Molecular targeting agents and cardiovascular adverse events

Abstract

ABL tyrosine kinase inhibitor (TKI) imatinib mesylate dramatically improves chronic myeloid leukemia (CML) prognosis. It has also become possible to utilize second-generation ABL TKIs including nilotinib, dasatinib and bosutinib that were developed to overcome imatinib resistance and intolerance. Moreover, third-generation, ponatinib was developed to overcome second-generation TKIs, especially for T315I mutation which showed resistance to all first- and second-generation ABL TKIs. As a result of the introduction of these ABL TKIs, most CML patients are now able to lead lives that are equivalent to those of healthy individuals. However, in spite of improvements in prognosis, high cost to CML patients and adverse effects (AEs), especially cardiovascular AEs have become bigger problems. Recent reports show that nilotinib may be associated with an increased risk of vascular AEs compared with imatinib, including peripheral artery occlusive disease (PAOD). Pulmonary arterial hypertension has raised concerns in the CML patients treated with dasatinib about the long-term sequelae of drugs that may need to be administered for decades.

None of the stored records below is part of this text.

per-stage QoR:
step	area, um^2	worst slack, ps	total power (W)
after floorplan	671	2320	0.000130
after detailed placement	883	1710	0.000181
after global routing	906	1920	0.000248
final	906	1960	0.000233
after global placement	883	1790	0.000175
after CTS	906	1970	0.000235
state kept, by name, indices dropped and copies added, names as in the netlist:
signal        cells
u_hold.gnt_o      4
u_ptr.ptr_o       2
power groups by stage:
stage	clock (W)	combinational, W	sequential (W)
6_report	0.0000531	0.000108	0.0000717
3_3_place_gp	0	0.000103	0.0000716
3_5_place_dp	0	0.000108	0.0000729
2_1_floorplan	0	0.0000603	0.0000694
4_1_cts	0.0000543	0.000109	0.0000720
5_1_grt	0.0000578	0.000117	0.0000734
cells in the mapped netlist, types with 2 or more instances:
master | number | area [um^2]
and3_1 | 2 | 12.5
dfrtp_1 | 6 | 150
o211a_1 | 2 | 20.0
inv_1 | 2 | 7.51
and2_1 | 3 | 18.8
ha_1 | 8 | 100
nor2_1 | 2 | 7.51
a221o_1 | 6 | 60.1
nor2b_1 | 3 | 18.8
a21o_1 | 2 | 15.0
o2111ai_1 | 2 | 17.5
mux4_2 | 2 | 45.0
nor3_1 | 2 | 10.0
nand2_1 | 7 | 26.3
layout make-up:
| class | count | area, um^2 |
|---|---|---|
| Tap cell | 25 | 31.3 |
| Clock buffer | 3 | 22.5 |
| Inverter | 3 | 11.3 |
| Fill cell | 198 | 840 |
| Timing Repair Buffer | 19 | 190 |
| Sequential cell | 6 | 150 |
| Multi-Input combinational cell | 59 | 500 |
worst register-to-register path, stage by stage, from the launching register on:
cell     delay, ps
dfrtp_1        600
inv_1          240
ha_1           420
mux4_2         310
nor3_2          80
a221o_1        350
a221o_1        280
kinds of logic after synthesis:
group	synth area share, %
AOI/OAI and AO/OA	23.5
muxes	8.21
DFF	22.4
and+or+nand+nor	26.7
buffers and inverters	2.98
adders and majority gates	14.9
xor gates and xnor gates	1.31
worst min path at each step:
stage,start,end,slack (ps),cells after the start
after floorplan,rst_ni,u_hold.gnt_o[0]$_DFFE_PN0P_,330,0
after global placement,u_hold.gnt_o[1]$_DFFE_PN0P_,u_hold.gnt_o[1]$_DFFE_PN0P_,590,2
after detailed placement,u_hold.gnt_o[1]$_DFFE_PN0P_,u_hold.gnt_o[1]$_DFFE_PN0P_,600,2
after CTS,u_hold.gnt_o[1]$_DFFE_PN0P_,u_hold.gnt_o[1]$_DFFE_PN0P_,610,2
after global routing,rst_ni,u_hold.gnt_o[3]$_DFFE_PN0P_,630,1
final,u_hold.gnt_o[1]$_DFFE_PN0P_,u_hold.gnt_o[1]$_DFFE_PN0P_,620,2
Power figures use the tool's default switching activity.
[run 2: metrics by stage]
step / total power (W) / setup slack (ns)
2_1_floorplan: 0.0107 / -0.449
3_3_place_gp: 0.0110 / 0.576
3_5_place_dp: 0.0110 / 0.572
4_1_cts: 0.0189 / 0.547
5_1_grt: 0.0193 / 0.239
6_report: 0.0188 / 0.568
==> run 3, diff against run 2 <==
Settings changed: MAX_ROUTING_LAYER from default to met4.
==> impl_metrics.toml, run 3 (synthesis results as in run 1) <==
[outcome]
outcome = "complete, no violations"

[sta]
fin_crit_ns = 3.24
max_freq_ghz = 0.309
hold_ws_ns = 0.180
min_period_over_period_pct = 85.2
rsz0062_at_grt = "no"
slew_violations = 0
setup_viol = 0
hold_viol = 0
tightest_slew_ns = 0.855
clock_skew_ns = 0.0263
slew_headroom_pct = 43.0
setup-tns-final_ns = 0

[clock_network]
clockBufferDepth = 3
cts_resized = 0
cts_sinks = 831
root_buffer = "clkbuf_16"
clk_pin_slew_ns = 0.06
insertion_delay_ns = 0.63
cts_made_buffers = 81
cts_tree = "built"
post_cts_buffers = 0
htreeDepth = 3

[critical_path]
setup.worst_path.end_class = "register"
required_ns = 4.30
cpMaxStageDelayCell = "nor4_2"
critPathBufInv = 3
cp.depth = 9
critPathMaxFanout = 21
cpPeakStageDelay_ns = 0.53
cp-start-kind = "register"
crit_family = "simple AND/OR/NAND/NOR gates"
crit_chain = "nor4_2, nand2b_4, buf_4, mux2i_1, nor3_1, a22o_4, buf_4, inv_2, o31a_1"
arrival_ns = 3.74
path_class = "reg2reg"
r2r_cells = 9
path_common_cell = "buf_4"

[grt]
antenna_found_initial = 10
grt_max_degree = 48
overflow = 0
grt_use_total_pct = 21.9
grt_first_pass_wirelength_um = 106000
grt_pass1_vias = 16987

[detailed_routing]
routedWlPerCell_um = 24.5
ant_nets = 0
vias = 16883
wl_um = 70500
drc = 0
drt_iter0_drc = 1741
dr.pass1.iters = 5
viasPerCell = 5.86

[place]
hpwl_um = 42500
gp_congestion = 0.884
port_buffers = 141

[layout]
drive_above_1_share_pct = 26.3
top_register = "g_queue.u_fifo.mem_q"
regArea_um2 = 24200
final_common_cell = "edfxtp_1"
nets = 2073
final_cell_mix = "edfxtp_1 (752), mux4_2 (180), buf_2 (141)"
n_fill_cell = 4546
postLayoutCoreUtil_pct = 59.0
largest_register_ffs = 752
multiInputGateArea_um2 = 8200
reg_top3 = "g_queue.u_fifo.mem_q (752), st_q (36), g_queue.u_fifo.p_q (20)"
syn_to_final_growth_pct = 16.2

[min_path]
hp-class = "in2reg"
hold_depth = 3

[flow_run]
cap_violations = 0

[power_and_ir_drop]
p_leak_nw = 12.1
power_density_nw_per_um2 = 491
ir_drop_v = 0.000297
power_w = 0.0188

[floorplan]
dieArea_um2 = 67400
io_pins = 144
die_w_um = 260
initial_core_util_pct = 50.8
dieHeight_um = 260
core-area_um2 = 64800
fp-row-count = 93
**config.mk**
```make
export PLATFORM = sky130hd
export DESIGN_NAME = sram_prog_ctrl
export DESIGN_NICKNAME = d
export VERILOG_FILES = /design/src/rtl/sram_prog_pkg.sv /design/src/rtl/sram_prog_timer.sv /design/src/rtl/sram_prog_mode.sv /design/src/rtl/sram_prog_xfer.sv /design/src/rtl/sram_prog_ctrl.sv
export SDC_FILE = /design/constraint.sdc
export NUM_CORES = 1
export LEC_CHECK = 0
export BUFFER_PORTS_ARGS = -buffer_cell sky130_fd_sc_hd__buf_2
export CORE_MARGIN = 2
export CORE_UTILIZATION = 47
export CTS_CLUSTER_DIAMETER = 50
export CTS_CLUSTER_SIZE = 20
export DETAILED_ROUTE_END_ITERATION = 7
export GPL_ROUTABILITY_DRIVEN = 0
export PLACE_DENSITY = 0.79
export SETUP_SLACK_MARGIN = 0.15
export SLEW_MARGIN = 20
export SYNTH_ARGS = -nofsm -noshare
export SYNTH_HDL_FRONTEND = slang
export SYNTH_SLANG_ARGS = --single-unit
```
**constraint.sdc**
```tcl
create_clock -name clk -period 2.2 [get_ports clk]
set_clock_uncertainty 0.1 [all_clocks]
set_input_delay 0.44 -clock clk [delete_from_list [all_inputs] [get_ports clk]]
set_output_delay 0.44 -clock clk [all_outputs]
set_load 0.005 [all_outputs]
```
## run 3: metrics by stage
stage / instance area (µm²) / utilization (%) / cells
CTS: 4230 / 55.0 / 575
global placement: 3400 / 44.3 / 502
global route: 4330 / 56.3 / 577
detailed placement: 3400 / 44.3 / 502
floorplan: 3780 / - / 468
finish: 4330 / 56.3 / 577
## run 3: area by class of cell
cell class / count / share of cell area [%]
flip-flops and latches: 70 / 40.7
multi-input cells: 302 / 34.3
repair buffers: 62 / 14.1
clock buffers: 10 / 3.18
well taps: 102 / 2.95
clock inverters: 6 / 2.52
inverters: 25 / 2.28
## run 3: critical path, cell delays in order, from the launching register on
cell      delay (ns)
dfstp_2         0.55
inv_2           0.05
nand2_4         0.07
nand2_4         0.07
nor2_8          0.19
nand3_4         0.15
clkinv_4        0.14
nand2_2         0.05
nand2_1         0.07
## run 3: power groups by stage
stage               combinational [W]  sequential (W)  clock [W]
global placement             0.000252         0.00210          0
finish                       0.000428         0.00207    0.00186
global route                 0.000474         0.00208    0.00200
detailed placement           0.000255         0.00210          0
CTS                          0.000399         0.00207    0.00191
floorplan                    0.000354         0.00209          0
$ cat config.mk
export PLATFORM = sky130hd
export DESIGN_NAME = serial_tx_dbuf
export DESIGN_NICKNAME = d
export VERILOG_FILES = /design/src/rtl/stx_pkg.sv /design/src/rtl/stx_holdbuf.sv /design/src/rtl/stx_shifter.sv /design/src/rtl/stx_flags.sv /design/src/rtl/serial_tx_dbuf.sv
export SDC_FILE = /design/constraint.sdc
export NUM_CORES = 1
export LEC_CHECK = 0
export BUFFER_PORTS_ARGS = -buffer_cell sky130_fd_sc_hd__buf_2
export CAP_MARGIN = 10
export CORE_MARGIN = 4
export CORE_UTILIZATION = 50
export DETAILED_ROUTE_END_ITERATION = 10
export PLACE_DENSITY = 0.75
export SLEW_MARGIN = 20
export SYNTH_ARGS = -nofsm -noshare
export SYNTH_HDL_FRONTEND = slang
export SYNTH_HIERARCHICAL = 1
export SYNTH_SLANG_ARGS = --single-unit
export TNS_END_PERCENT = 20
$ cat constraint.sdc
create_clock -name clk -period 1.5 [get_ports clk]
set_input_delay 0.225 -clock clk [delete_from_list [all_inputs] [get_ports clk]]
set_output_delay 0.225 -clock clk [all_outputs]
set_load 0.02 [all_outputs]
$ cat src/rtl/stx_pkg.sv
package stx_pkg;

    localparam int MAX_BITS = 8;
    localparam int MIN_BITS = 5;
    localparam int SEL_W    = 2;
    localparam int IDX_W    = $clog2(MAX_BITS);

    typedef enum logic [2:0] {
        S_IDLE,
        S_START,
        S_DATA,
        S_PAR,
        S_STOP
    } sh_state_e;

    typedef struct packed {
        logic [IDX_W-1:0] last_idx;
        logic             par_en;
        logic             par_odd;
        logic             two_stop;
    } frame_cfg_t;

    function automatic logic [IDX_W-1:0] last_index(input logic [SEL_W-1:0] sel);
        return IDX_W'(MIN_BITS - 1) + IDX_W'(sel);
    endfunction

    function automatic logic calc_parity(input logic [MAX_BITS-1:0] d,
                                         input logic [IDX_W-1:0]    last,
                                         input logic                odd);
        logic p;
        p = odd;
        for (int i = 0; i < MAX_BITS; i++) begin
            if (i <= int'(last)) p = p ^ d[i];
        end
        return p;
    endfunction

endpackage

$ cat src/rtl/stx_holdbuf.sv
module stx_holdbuf
    import stx_pkg::*;
(
    input  logic                clk,
    input  logic                rst,
    input  logic                wr,
    input  logic [MAX_BITS-1:0] wdata,
    input  logic                load,
    input  logic                flag_wr,
    input  logic                flag_bit,
    output logic                full,
    output logic [MAX_BITS-1:0] data,
    output logic                empty_flag
);

    always_ff @(posedge clk) begin
        if (rst) begin
            full       <= 1'b0;
            data       <= '0;
            empty_flag <= 1'b1;
        end else begin
            if (wr) begin
                full <= 1'b1;
                data <= wdata;
            end else if (load) begin
                full <= 1'b0;
            end

            if (wr)
                empty_flag <= 1'b0;
            else if (load)
                empty_flag <= 1'b1;
            else if (flag_wr && !flag_bit)
                empty_flag <= 1'b0;
        end
    end

    p_write_clears_empty_r4: assert property (@(posedge clk) disable iff (rst)
        wr |=> !empty_flag);

    p_load_sets_empty_r4: assert property (@(posedge clk) disable iff (rst)
        (load && !wr) |=> empty_flag);

    p_write_one_noeffect_r5: assert property (@(posedge clk) disable iff (rst)
        (!empty_flag && flag_wr && flag_bit && !load) |=> !empty_flag);

endmodule

$ cat src/rtl/stx_shifter.sv
module stx_shifter
    import stx_pkg::*;
(
    input  logic                clk,
    input  logic                rst,
    input  logic                tick,
    input  logic                tx_en,
    input  logic                hb_full,
    input  logic [MAX_BITS-1:0] hb_data,
    input  frame_cfg_t          cfg_in,
    output logic                load,
    output logic                done_set,
    output logic                busy,
    output logic                txd
);

    sh_state_e           state;
    logic [MAX_BITS-1:0] shreg;
    logic [IDX_W-1:0]    idx;
    logic                stop_cnt;
    logic                par_bit;
    frame_cfg_t          cfg;
    logic                end_of_frame;

    assign end_of_frame = (state == S_STOP) && (!cfg.two_stop || stop_cnt);
    assign load         = tick && hb_full && tx_en && ((state == S_IDLE) || end_of_frame);
    assign done_set     = tick && end_of_frame && !load;
    assign busy         = (state != S_IDLE);

    always_ff @(posedge clk) begin
        if (rst) begin
            state    <= S_IDLE;
            shreg    <= '0;
            idx      <= '0;
            stop_cnt <= 1'b0;
            par_bit  <= 1'b0;
            cfg      <= '0;
            txd      <= 1'b1;
        end else if (tick) begin
            if (load) begin
                state   <= S_START;
                txd     <= 1'b0;
                shreg   <= hb_data;
                cfg     <= cfg_in;
                par_bit <= calc_parity(hb_data, cfg_in.last_idx, cfg_in.par_odd);
            end else begin
                case (state)
                    S_IDLE: begin
                        txd <= 1'b1;
                    end
                    S_START: begin
                        txd   <= shreg[0];
                        shreg <= shreg >> 1;
                        idx   <= '0;
                        state <= S_DATA;
                    end
                    S_DATA: begin
                        if (idx == cfg.last_idx) begin
                            if (cfg.par_en) begin
                                state <= S_PAR;
                                txd   <= par_bit;
                            end else begin
                                state    <= S_STOP;
                                txd      <= 1'b1;
                                stop_cnt <= 1'b0;
                            end
                        end else begin
                            txd   <= shreg[0];
                            shreg <= shreg >> 1;
                            idx   <= idx + 1'b1;
                        end
                    end
                    S_PAR: begin
                        state    <= S_STOP;
                        txd      <= 1'b1;
                        stop_cnt <= 1'b0;
                    end
                    S_STOP: begin
                        if (end_of_frame) begin
                            state <= S_IDLE;
                            txd   <= 1'b1;
                        end else begin
                            stop_cnt <= 1'b1;
                        end
                    end
                    default: begin
                        state <= S_IDLE;
                        txd   <= 1'b1;
                    end
                endcase
            end
        end
    end

    p_idle_high_r2: assert property (@(posedge clk) disable iff (rst)
        (state == S_IDLE) |-> txd);

    p_start_low_r2: assert property (@(posedge clk) disable iff (rst)
        (state == S_START) |-> !txd);

    p_hold_between_ticks_r2: assert property (@(posedge clk) disable iff (rst)
        !$past(tick) |-> $stable(txd));

    p_stop_bits_high_r2: assert property (@(posedge clk) disable iff (rst)
        (state == S_STOP) |-> txd);

endmodule

$ cat src/rtl/stx_flags.sv
module stx_flags (
    input  logic clk,
    input  logic rst,
    input  logic done_set,
    input  logic ack,
    input  logic flag_wr,
    input  logic flag_bit,
    input  logic empty_flag,
    input  logic gie,
    input  logic empty_ie,
    input  logic done_ie,
    output logic done_flag,
    output logic irq_empty,
    output logic irq_done
);

    always_ff @(posedge clk) begin
        if (rst)
            done_flag <= 1'b0;
        else if (done_set)
            done_flag <= 1'b1;
        else if (ack)
            done_flag <= 1'b0;
        else if (flag_wr && !flag_bit)
            done_flag <= 1'b0;
    end

    assign irq_empty = empty_flag & empty_ie & gie;
    assign irq_done  = done_flag & done_ie & gie;

    p_ack_clears_r6: assert property (@(posedge clk) disable iff (rst)
        (ack && !done_set) |=> !done_flag);

    p_done_write_one_r5: assert property (@(posedge clk) disable iff (rst)
        (done_flag && flag_wr && flag_bit && !ack) |=> done_flag);

endmodule

$ cat src/rtl/serial_tx_dbuf.sv
module serial_tx_dbuf
    import stx_pkg::*;
(
    input  logic                clk,
    input  logic                rst,
    input  logic                baud_tick,
    input  logic                tx_en,
    input  logic                gie,
    input  logic                empty_ie,
    input  logic                done_ie,
    input  logic [SEL_W-1:0]    data_sel,
    input  logic [1:0]          parity_mode,
    input  logic                two_stop,
    input  logic                wr_data,
    input  logic [MAX_BITS-1:0] wr_value,
    input  logic                flag_wr,
    input  logic                flag_wdata_empty,
    input  logic                flag_wdata_done,
    input  logic                done_ack,
    output logic                txd,
    output logic                tx_active,
    output logic                buf_empty,
    output logic                tx_done,
    output logic                irq_empty,
    output logic                irq_done
);

    logic                hb_full;
    logic [MAX_BITS-1:0] hb_data;
    logic                load;
    logic                done_set;
    logic                busy;
    frame_cfg_t          cfg_now;

    always_comb begin
        cfg_now.last_idx = last_index(data_sel);
        cfg_now.par_en   = parity_mode[1];
        cfg_now.par_odd  = parity_mode[0];
        cfg_now.two_stop = two_stop;
    end

    stx_holdbuf u_hold (
        .clk        (clk),
        .rst        (rst),
        .wr         (wr_data),
        .wdata      (wr_value),
        .load       (load),
        .flag_wr    (flag_wr),
        .flag_bit   (flag_wdata_empty),
        .full       (hb_full),
        .data       (hb_data),
        .empty_flag (buf_empty)
    );

    stx_shifter u_shift (
        .clk      (clk),
        .rst      (rst),
        .tick     (baud_tick),
        .tx_en    (tx_en),
        .hb_full  (hb_full),
        .hb_data  (hb_data),
        .cfg_in   (cfg_now),
        .load     (load),
        .done_set (done_set),
        .busy     (busy),
        .txd      (txd)
    );

    stx_flags u_flags (
        .clk        (clk),
        .rst        (rst),
        .done_set   (done_set),
        .ack        (done_ack),
        .flag_wr    (flag_wr),
        .flag_bit   (flag_wdata_done),
        .empty_flag (buf_empty),
        .gie        (gie),
        .empty_ie   (empty_ie),
        .done_ie    (done_ie),
        .done_flag  (tx_done),
        .irq_empty  (irq_empty),
        .irq_done   (irq_done)
    );

    assign tx_active = tx_en | busy;

    p_done_when_idle_r6: assert property (@(posedge clk) disable iff (rst)
        $rose(tx_done) |-> !busy);

    p_no_start_disabled_r9: assert property (@(posedge clk) disable iff (rst)
        (!$past(tx_en) && !$past(busy)) |-> !busy);

endmodule
File: src/rtl/tmr_cfg_bank.sv
module tmr_cfg_bank
   import dllcfg_pkg::*;
#(
   parameter int NREG    = 8,
   parameter int DW      = 16,
   parameter int IW      = 5,
   parameter int PAD_IDX = 2,
   parameter int PAD_BIT = 2,
   parameter logic [DW-1:0] PRESET = CFG_PRESET
) (
   input  logic               clk,
   input  logic               rst_n,
   input  logic               wr_en,
   input  logic [IW-1:0]      wr_idx,
   input  logic [DW-1:0]      wr_data,
   input  logic [IW-1:0]      rd_idx,
   output logic [DW-1:0]      rd_data,
   output logic [NREG*DW-1:0] cfg_flat,
   output logic               mismatch
);
   logic [DW-1:0] voted [NREG];
   logic [NREG-1:0] mism;

   for (genvar r = 0; r < NREG; r++) begin : g_reg
      localparam logic [IW-1:0] MY_IDX = IW'(r);
      localparam logic [DW-1:0] KEEP   = (r == PAD_IDX) ? '1 : ~(DW'(1) << PAD_BIT);
      logic [DW-1:0] cp [3];

      always_ff @(posedge clk or negedge rst_n) begin
         if (!rst_n) begin
            for (int k = 0; k < 3; k++) cp[k] <= PRESET & KEEP;
         end else if (wr_en && wr_idx == MY_IDX) begin
            for (int k = 0; k < 3; k++) cp[k] <= wr_data & KEEP;
         end
      end

      assign voted[r] = vote3(cp[0], cp[1], cp[2]);
      assign mism[r]  = |((cp[0] ^ cp[1]) | (cp[0] ^ cp[2]));
      assign cfg_flat[r*DW +: DW] = voted[r];

      p_copies_agree_r5: assert property (@(posedge clk) disable iff (!rst_n)
         wr_en && wr_idx == MY_IDX |=> cp[0] == cp[1] && cp[1] == cp[2]
                                       && cp[0] == $past(wr_data & KEEP))
         else $error("copies differ after write");

      if (r != PAD_IDX) begin : g_mask
         p_pad_masked_r10: assert property (@(posedge clk) disable iff (!rst_n)
            !voted[r][PAD_BIT])
            else $error("pad enable stored outside its register");
      end
   end

   always_comb begin
      rd_data = '0;
      for (int r = 0; r < NREG; r++)
         if (rd_idx == IW'(r)) rd_data = voted[r];
   end

   assign mismatch = |mism;

   p_vote_clean_r5: assert property (@(posedge clk) disable iff (!rst_n) !mismatch)
      else $error("copy disagreement without a fault");

endmodule
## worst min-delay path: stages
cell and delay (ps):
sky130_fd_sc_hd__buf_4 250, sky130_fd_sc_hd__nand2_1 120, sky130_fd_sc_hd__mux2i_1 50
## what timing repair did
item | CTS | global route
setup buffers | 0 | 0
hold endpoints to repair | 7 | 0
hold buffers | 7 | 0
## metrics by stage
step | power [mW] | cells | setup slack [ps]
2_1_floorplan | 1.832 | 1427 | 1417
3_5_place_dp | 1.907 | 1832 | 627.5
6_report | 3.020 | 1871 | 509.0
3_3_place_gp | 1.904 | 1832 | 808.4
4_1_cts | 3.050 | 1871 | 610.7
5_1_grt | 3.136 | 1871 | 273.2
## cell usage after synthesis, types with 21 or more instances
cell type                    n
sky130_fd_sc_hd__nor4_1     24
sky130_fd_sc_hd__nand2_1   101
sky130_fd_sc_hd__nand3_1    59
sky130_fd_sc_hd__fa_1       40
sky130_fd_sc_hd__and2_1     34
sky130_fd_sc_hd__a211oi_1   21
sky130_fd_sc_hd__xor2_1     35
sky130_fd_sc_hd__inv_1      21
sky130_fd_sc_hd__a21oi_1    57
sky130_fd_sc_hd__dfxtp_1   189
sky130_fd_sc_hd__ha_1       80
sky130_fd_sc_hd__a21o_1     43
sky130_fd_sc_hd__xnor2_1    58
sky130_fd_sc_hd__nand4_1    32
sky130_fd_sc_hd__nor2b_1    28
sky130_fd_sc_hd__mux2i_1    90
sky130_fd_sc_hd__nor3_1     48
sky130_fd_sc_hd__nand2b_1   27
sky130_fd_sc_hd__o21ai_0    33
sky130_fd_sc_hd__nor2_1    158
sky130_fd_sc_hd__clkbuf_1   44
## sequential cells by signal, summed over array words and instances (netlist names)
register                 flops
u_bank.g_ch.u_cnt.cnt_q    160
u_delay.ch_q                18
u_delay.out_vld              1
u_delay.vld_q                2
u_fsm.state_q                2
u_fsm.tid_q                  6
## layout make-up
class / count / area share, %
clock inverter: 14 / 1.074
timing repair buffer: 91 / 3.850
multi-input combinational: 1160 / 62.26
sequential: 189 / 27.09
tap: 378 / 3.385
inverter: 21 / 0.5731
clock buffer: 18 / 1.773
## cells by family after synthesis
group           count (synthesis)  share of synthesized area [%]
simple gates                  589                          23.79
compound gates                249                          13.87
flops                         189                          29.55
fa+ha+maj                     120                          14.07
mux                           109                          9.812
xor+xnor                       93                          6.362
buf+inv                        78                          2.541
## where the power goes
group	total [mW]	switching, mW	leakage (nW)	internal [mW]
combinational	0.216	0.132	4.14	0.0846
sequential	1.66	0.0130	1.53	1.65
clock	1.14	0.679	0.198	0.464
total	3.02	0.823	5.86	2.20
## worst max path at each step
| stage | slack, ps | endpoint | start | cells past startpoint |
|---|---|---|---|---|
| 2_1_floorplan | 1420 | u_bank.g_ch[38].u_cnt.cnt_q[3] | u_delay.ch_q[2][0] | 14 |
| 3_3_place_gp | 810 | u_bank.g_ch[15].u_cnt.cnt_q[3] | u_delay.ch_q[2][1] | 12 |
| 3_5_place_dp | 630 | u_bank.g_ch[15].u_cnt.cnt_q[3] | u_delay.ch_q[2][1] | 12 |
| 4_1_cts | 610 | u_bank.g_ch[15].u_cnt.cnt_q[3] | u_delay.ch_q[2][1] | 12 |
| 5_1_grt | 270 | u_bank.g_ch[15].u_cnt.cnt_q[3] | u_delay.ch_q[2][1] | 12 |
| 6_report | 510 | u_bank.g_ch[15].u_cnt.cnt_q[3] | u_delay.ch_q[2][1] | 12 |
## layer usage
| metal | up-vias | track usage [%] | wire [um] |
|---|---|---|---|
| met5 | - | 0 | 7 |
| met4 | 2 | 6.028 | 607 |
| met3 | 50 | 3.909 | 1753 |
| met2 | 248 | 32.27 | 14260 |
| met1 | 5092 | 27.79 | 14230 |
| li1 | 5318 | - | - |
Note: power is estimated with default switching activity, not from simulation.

Although ponatinib is most potent ABL TKI, it is suspected to cause cardiovascular events most frequently among all TKIs. A meta-analysis based on ten randomized clinical trials revealed that dasatinib, nilotinib, and ponatinib increased the risk of vascular occlusive events in patients with CML when compared with imatinib. Interestingly, there was no significant difference between bosutinib and imatinib. Here, I would like to review what is currently known about the cardiovascular AEs of ABL TKIs and discuss how to prevent cardiovascular AEs including TKI stop in CML patients who obtain enough deep molecular response.